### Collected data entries

○ ○ ○ ○ ○ ○ ○

**run.sh**
```bash
#!/bin/bash
# OpenROAD 26Q1-2900-gdf79404cd8, Yosys 0.63+post, stock flow scripts
make -C /OpenROAD-flow-scripts/flow DESIGN_CONFIG=/design/flow/config.mk WORK_HOME=/design/flow/orfs finish
```
**constraint.sdc**
```tcl
current_design approx_adder

set clk_period 29.7
set clk_io_pct 0.2

create_clock -name clk0 -period $clk_period

set non_clock_inputs [all_inputs -no_clocks]
set_input_delay [expr $clk_period * $clk_io_pct] -clock clk0 $non_clock_inputs
set_output_delay [expr $clk_period * $clk_io_pct] -clock clk0 [all_outputs]
```
**design.v**
```verilog
module full_adder
	(input logic a,
	input logic b,
	input logic cin,
	output logic s,
	output logic cout
);
assign s = cin ^ a ^ b;
assign cout = a & b | b & cin | a & cin;
endmodule
module approx_full_adder
	(input logic a,
	input logic b,
	input logic cin,
	output logic s,
	output logic cout
);
assign s = a | b;
assign cout = '0;
endmodule
module approx_adder
	#(parameter APPROX_LV = 0)
	(
		input logic [31:0] a,
		input logic [31:0] b,
		output logic [31:0] sum,
		output logic		c
	);
	logic [31:0] sumt;
	logic [32:0] carries;
	assign carries[0] = '0;
	assign sum = sumt;
	assign c = carries[32];
	genvar i;
	generate 
		for (i = 0; i < APPROX_LV; i = i+1) begin
			approx_full_adder appx(
				.a(a[i]),
				.b(b[i]),
				.cin(carries[i]),
				.s(sumt[i]),
				.cout(carries[i+1]));
		end
		for (i = APPROX_LV; i < 32; i = i+1) begin
			full_adder fadd(
				.a(a[i]),
				.b(b[i]),
				.cin(carries[i]),
				.s(sumt[i]),
				.cout(carries[i+1]));
		end
	endgenerate
endmodule
```
**config.mk**
```make
export PLATFORM = sky130hd
export DESIGN_NAME = approx_adder
export DESIGN_NICKNAME = approx_adder
export VERILOG_FILES = /design/flow/design.v
export SDC_FILE = /design/flow/constraint.sdc
export NUM_CORES = 4
export LEC_CHECK = 1
export CORE_AREA = 10 10 107 107
export DIE_AREA = 0 0 117 117
```
==> flow_metrics.py <==
# Metrics from the implementation run
metrics = {
    "layout": {
        "nClkBuffers": 0,
        "drive_gt1_share_pct": 0,
        "ff_count": 0,
        "layoutNonFillerInstCount": 245,
        "stdcell_area_mm2": 0.00176,
        "seqCellArea_um2": 0,
        "final_util_pct": 19.2,
        "nFillCells": 1010,
        "syn_to_final_growth_pct": 97.5,
    },
    "power": {
        "leakagePower_nw": 0.642,
        "ir_drop_uv": 7.59,
        "totalPowerFinal_mw": 0.0353,
        "power_density_mw_per_mm2": 20.0,
    },
    "run_status": {
        "status": "finished clean",
    },
    "global_route": {
        "overflow": 0,
        "grt_pass1_vias": 910,
        "grt_max_degree": 2,
        "grtUsageTotal_pct": 4.44,
        "antenna_found_initial": 0,
        "grt_pass1_wl_mm": 4.83,
    },
    "die": {
        "die_h_um": 117,
        "ios": 97,
        "rows": 35,
        "dieArea_mm2": 0.0137,
        "core_area_mm2": 0.00920,
        "die_x_um": 117,
        "core_util_floorplan_pct": 9.70,
    },
    "critical_path": {
        "critPathArrivalTime_ns": 19.39,
        "end_kind": "output pin",
        "path_class": "in -> out",
        "cp_max_fo": 1,
        "slowest_stage": "clkdlybuf4s50_1",
        "critPathLaunchType": "input pin",
        "crit_top_cell": "fa_1",
        "crit_required_ns": 23.76,
        "cp_slowest_stage_delay_ns": 0.48,
    },
    "synth": {
        "syn_area_per_cell_um2": 12.9,
        "ys_cells": 69,
        "ys_seq_share_pct": 0,
        "synth_cell_types": 4,
        "top_area_share_pct": 69.6,
        "yosysTopAreaCell": "fa_1",
        "netlist_area_um2": 892,
        "ys_warn_count": 0,
        "syn_inst": 69,
        "synth-area-yosys_um2": 892,
        "yosys-top-cells-area": "fa_1 (70%), buf_4 (27%), inv_1 (2.1%), ha_1 (1.4%)",
    },
    "sta": {
        "timing_hold_violations_final": 0,
        "fmax_mhz": 39.5,
        "finalCriticalPeriod_ns": 25.33,
        "setup-tns-final_ns": 0,
        "report.final.slew_viol_count": 0,
        "fin_crit_sh_pct": 85.3,
        "maxSlewHeadroom_pct": 92.0,
        "worst_pin_slew_ns": 0.119,
        "setup_viol": 0,
        "rsz0062_at_grt": "no",
    },
    "route": {
        "antenna_left": 0,
        "antennaDiodeCount": 0,
        "avgRoutedWirePerCell_um": 12.4,
        "routed_via_density": 2.89,
        "vias": 707,
        "drt-initial-drc-count": 5,
        "first_pass_iters": 2,
        "drc": 0,
        "wl_mm": 3.03,
    },
    "clocking": {
        "post_cts_buffers": 0,
        "ctsResizeCount": 0,
        "holdBufCountCts": 0,
    },
    "job": {
        "openroad.warnings": 32,
        "drv_cap": 0,
    },
    "worst_hold_path": {
        "hold_path_class": "in -> out",
    },
    "place": {
        "port-buffer-count": 97,
        "dp.cells": 245,
        "finalWeightedCongestion": 0.723,
        "place_area_mm2": 0.00176,
    },
}
==> layout by cell type, fill, tap and decap left out <==
master           Yosys  routed
fa_1                31      31
ha_1                 1       1
clkdlybuf4s50_1      0      97
inv_1                5       5
==> power by group <==
part	internal [mW]	switching, mW	total (mW)
combinational	0.0262	0.00912	0.0353
sequential	0	0	0
clock	0	0	0
==> cell families (layout without fill, tap and decap cells) <==
| family | after synthesis | after routing | synth area share [%] |
|---|---|---|---|
| buffers and inverters | 37 | 102 | 29.0 |
| adder cells (fa/ha/maj) | 32 | 32 | 71.0 |
==> path summary, 6_finish.rpt <==
check  endpoint  cells past startpoint  slack (ns)  start
min      sum[0]                      3       12.92   b[0]
max     sum[31]                     36        4.37   a[0]
==> cell usage after synthesis <==
library cell,number
buf_4,32
fa_1,31
inv_1,5
ha_1,1
==> per-layer routing <==
layer / global-route usage, % / up-vias / part of all wire (%)
li1: - / 301 / -
met1: 4.70 / 315 / 34
met2: 7.05 / 91 / 37
met3: 3.82 / 0 / 29
met4: 0 / 0 / 0
met5: 0 / - / 0
==> metrics by stage <==
step | setup slack [ns] | hold WS (ns)
finish | 4.37 | 12.92
global route | 3.90 | 12.94
CTS | 4.26 | 12.93
detailed placement | 4.28 | 12.93
global placement | 4.32 | 12.93
floorplan | 5.68 | 12.05
==> worst max-delay path, delay by kind of cell <==
| kind | cells | cell delay, ns |
|---|---|---|
| adder cells (fa/ha/maj) | 32 | 12.44 |
| buffers and inverters | 4 | 1.03 |
==> cell type report <==
class / instances / area, um^2 / area share (%)
Tap cell: 111 / 139 / 7.88
Timing Repair Buffer: 97 / 971 / 55.1
Inverter: 5 / 18.8 / 1.07
Multi-Input combinational cell: 32 / 633 / 35.9
No activity file was given, so power comes from the tool's default toggle rates.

○ ○ ○ ○ ○ ○ ○

### Directions
Your task is to retype all of the lines above exactly.

### Answer to this problem
**run.sh**
```bash
#!/bin/bash
# OpenROAD 26Q1-2900-gdf79404cd8, Yosys 0.63+post, stock flow scripts
make -C /OpenROAD-flow-scripts/flow DESIGN_CONFIG=/design/flow/config.mk WORK_HOME=/design/flow/orfs finish
```
**constraint.sdc**
```tcl
current_design approx_adder

set clk_period 29.7
set clk_io_pct 0.2

create_clock -name clk0 -period $clk_period

set non_clock_inputs [all_inputs -no_clocks]
set_input_delay [expr $clk_period * $clk_io_pct] -clock clk0 $non_clock_inputs
set_output_delay [expr $clk_period * $clk_io_pct] -clock clk0 [all_outputs]
```
**design.v**
```verilog
module full_adder
	(input logic a,
	input logic b,
	input logic cin,
	output logic s,
	output logic cout
);
assign s = cin ^ a ^ b;
assign cout = a & b | b & cin | a & cin;
endmodule
module approx_full_adder
	(input logic a,
	input logic b,
	input logic cin,
	output logic s,
	output logic cout
);
assign s = a | b;
assign cout = '0;
endmodule
module approx_adder
	#(parameter APPROX_LV = 0)
	(
		input logic [31:0] a,
		input logic [31:0] b,
		output logic [31:0] sum,
		output logic		c
	);
	logic [31:0] sumt;
	logic [32:0] carries;
	assign carries[0] = '0;
	assign sum = sumt;
	assign c = carries[32];
	genvar i;
	generate 
		for (i = 0; i < APPROX_LV; i = i+1) begin
			approx_full_adder appx(
				.a(a[i]),
				.b(b[i]),
				.cin(carries[i]),
				.s(sumt[i]),
				.cout(carries[i+1]));
		end
		for (i = APPROX_LV; i < 32; i = i+1) begin
			full_adder fadd(
				.a(a[i]),
				.b(b[i]),
				.cin(carries[i]),
				.s(sumt[i]),
				.cout(carries[i+1]));
		end
	endgenerate
endmodule
```
**config.mk**
```make
export PLATFORM = sky130hd
export DESIGN_NAME = approx_adder
export DESIGN_NICKNAME = approx_adder
export VERILOG_FILES = /design/flow/design.v
export SDC_FILE = /design/flow/constraint.sdc
export NUM_CORES = 4
export LEC_CHECK = 1
export CORE_AREA = 10 10 107 107
export DIE_AREA = 0 0 117 117
```
==> flow_metrics.py <==
# Metrics from the implementation run
metrics = {
    "layout": {
        "nClkBuffers": 0,
        "drive_gt1_share_pct": 0,
        "ff_count": 0,
        "layoutNonFillerInstCount": 245,
        "stdcell_area_mm2": 0.00176,
        "seqCellArea_um2": 0,
        "final_util_pct": 19.2,
        "nFillCells": 1010,
        "syn_to_final_growth_pct": 97.5,
    },
    "power": {
        "leakagePower_nw": 0.642,
        "ir_drop_uv": 7.59,
        "totalPowerFinal_mw": 0.0353,
        "power_density_mw_per_mm2": 20.0,
    },
    "run_status": {
        "status": "finished clean",
    },
    "global_route": {
        "overflow": 0,
        "grt_pass1_vias": 910,
        "grt_max_degree": 2,
        "grtUsageTotal_pct": 4.44,
        "antenna_found_initial": 0,
        "grt_pass1_wl_mm": 4.83,
    },
    "die": {
        "die_h_um": 117,
        "ios": 97,
        "rows": 35,
        "dieArea_mm2": 0.0137,
        "core_area_mm2": 0.00920,
        "die_x_um": 117,
        "core_util_floorplan_pct": 9.70,
    },
    "critical_path": {
        "critPathArrivalTime_ns": 19.39,
        "end_kind": "output pin",
        "path_class": "in -> out",
        "cp_max_fo": 1,
        "slowest_stage": "clkdlybuf4s50_1",
        "critPathLaunchType": "input pin",
        "crit_top_cell": "fa_1",
        "crit_required_ns": 23.76,
        "cp_slowest_stage_delay_ns": 0.48,
    },
    "synth": {
        "syn_area_per_cell_um2": 12.9,
        "ys_cells": 69,
        "ys_seq_share_pct": 0,
        "synth_cell_types": 4,
        "top_area_share_pct": 69.6,
        "yosysTopAreaCell": "fa_1",
        "netlist_area_um2": 892,
        "ys_warn_count": 0,
        "syn_inst": 69,
        "synth-area-yosys_um2": 892,
        "yosys-top-cells-area": "fa_1 (70%), buf_4 (27%), inv_1 (2.1%), ha_1 (1.4%)",
    },
    "sta": {
        "timing_hold_violations_final": 0,
        "fmax_mhz": 39.5,
        "finalCriticalPeriod_ns": 25.33,
        "setup-tns-final_ns": 0,
        "report.final.slew_viol_count": 0,
        "fin_crit_sh_pct": 85.3,
        "maxSlewHeadroom_pct": 92.0,
        "worst_pin_slew_ns": 0.119,
        "setup_viol": 0,
        "rsz0062_at_grt": "no",
    },
    "route": {
        "antenna_left": 0,
        "antennaDiodeCount": 0,
        "avgRoutedWirePerCell_um": 12.4,
        "routed_via_density": 2.89,
        "vias": 707,
        "drt-initial-drc-count": 5,
        "first_pass_iters": 2,
        "drc": 0,
        "wl_mm": 3.03,
    },
    "clocking": {
        "post_cts_buffers": 0,
        "ctsResizeCount": 0,
        "holdBufCountCts": 0,
    },
    "job": {
        "openroad.warnings": 32,
        "drv_cap": 0,
    },
    "worst_hold_path": {
        "hold_path_class": "in -> out",
    },
    "place": {
        "port-buffer-count": 97,
        "dp.cells": 245,
        "finalWeightedCongestion": 0.723,
        "place_area_mm2": 0.00176,
    },
}
==> layout by cell type, fill, tap and decap left out <==
master           Yosys  routed
fa_1                31      31
ha_1                 1       1
clkdlybuf4s50_1      0      97
inv_1                5       5
==> power by group <==
part	internal [mW]	switching, mW	total (mW)
combinational	0.0262	0.00912	0.0353
sequential	0	0	0
clock	0	0	0
==> cell families (layout without fill, tap and decap cells) <==
| family | after synthesis | after routing | synth area share [%] |
|---|---|---|---|
| buffers and inverters | 37 | 102 | 29.0 |
| adder cells (fa/ha/maj) | 32 | 32 | 71.0 |
==> path summary, 6_finish.rpt <==
check  endpoint  cells past startpoint  slack (ns)  start
min      sum[0]                      3       12.92   b[0]
max     sum[31]                     36        4.37   a[0]
==> cell usage after synthesis <==
library cell,number
buf_4,32
fa_1,31
inv_1,5
ha_1,1
==> per-layer routing <==
layer / global-route usage, % / up-vias / part of all wire (%)
li1: - / 301 / -
met1: 4.70 / 315 / 34
met2: 7.05 / 91 / 37
met3: 3.82 / 0 / 29
met4: 0 / 0 / 0
met5: 0 / - / 0
==> metrics by stage <==
step | setup slack [ns] | hold WS (ns)
finish | 4.37 | 12.92
global route | 3.90 | 12.94
CTS | 4.26 | 12.93
detailed placement | 4.28 | 12.93
global placement | 4.32 | 12.93
floorplan | 5.68 | 12.05
==> worst max-delay path, delay by kind of cell <==
| kind | cells | cell delay, ns |
|---|---|---|
| adder cells (fa/ha/maj) | 32 | 12.44 |
| buffers and inverters | 4 | 1.03 |
==> cell type report <==
class / instances / area, um^2 / area share (%)
Tap cell: 111 / 139 / 7.88
Timing Repair Buffer: 97 / 971 / 55.1
Inverter: 5 / 18.8 / 1.07
Multi-Input combinational cell: 32 / 633 / 35.9
No activity file was given, so power comes from the tool's default toggle rates.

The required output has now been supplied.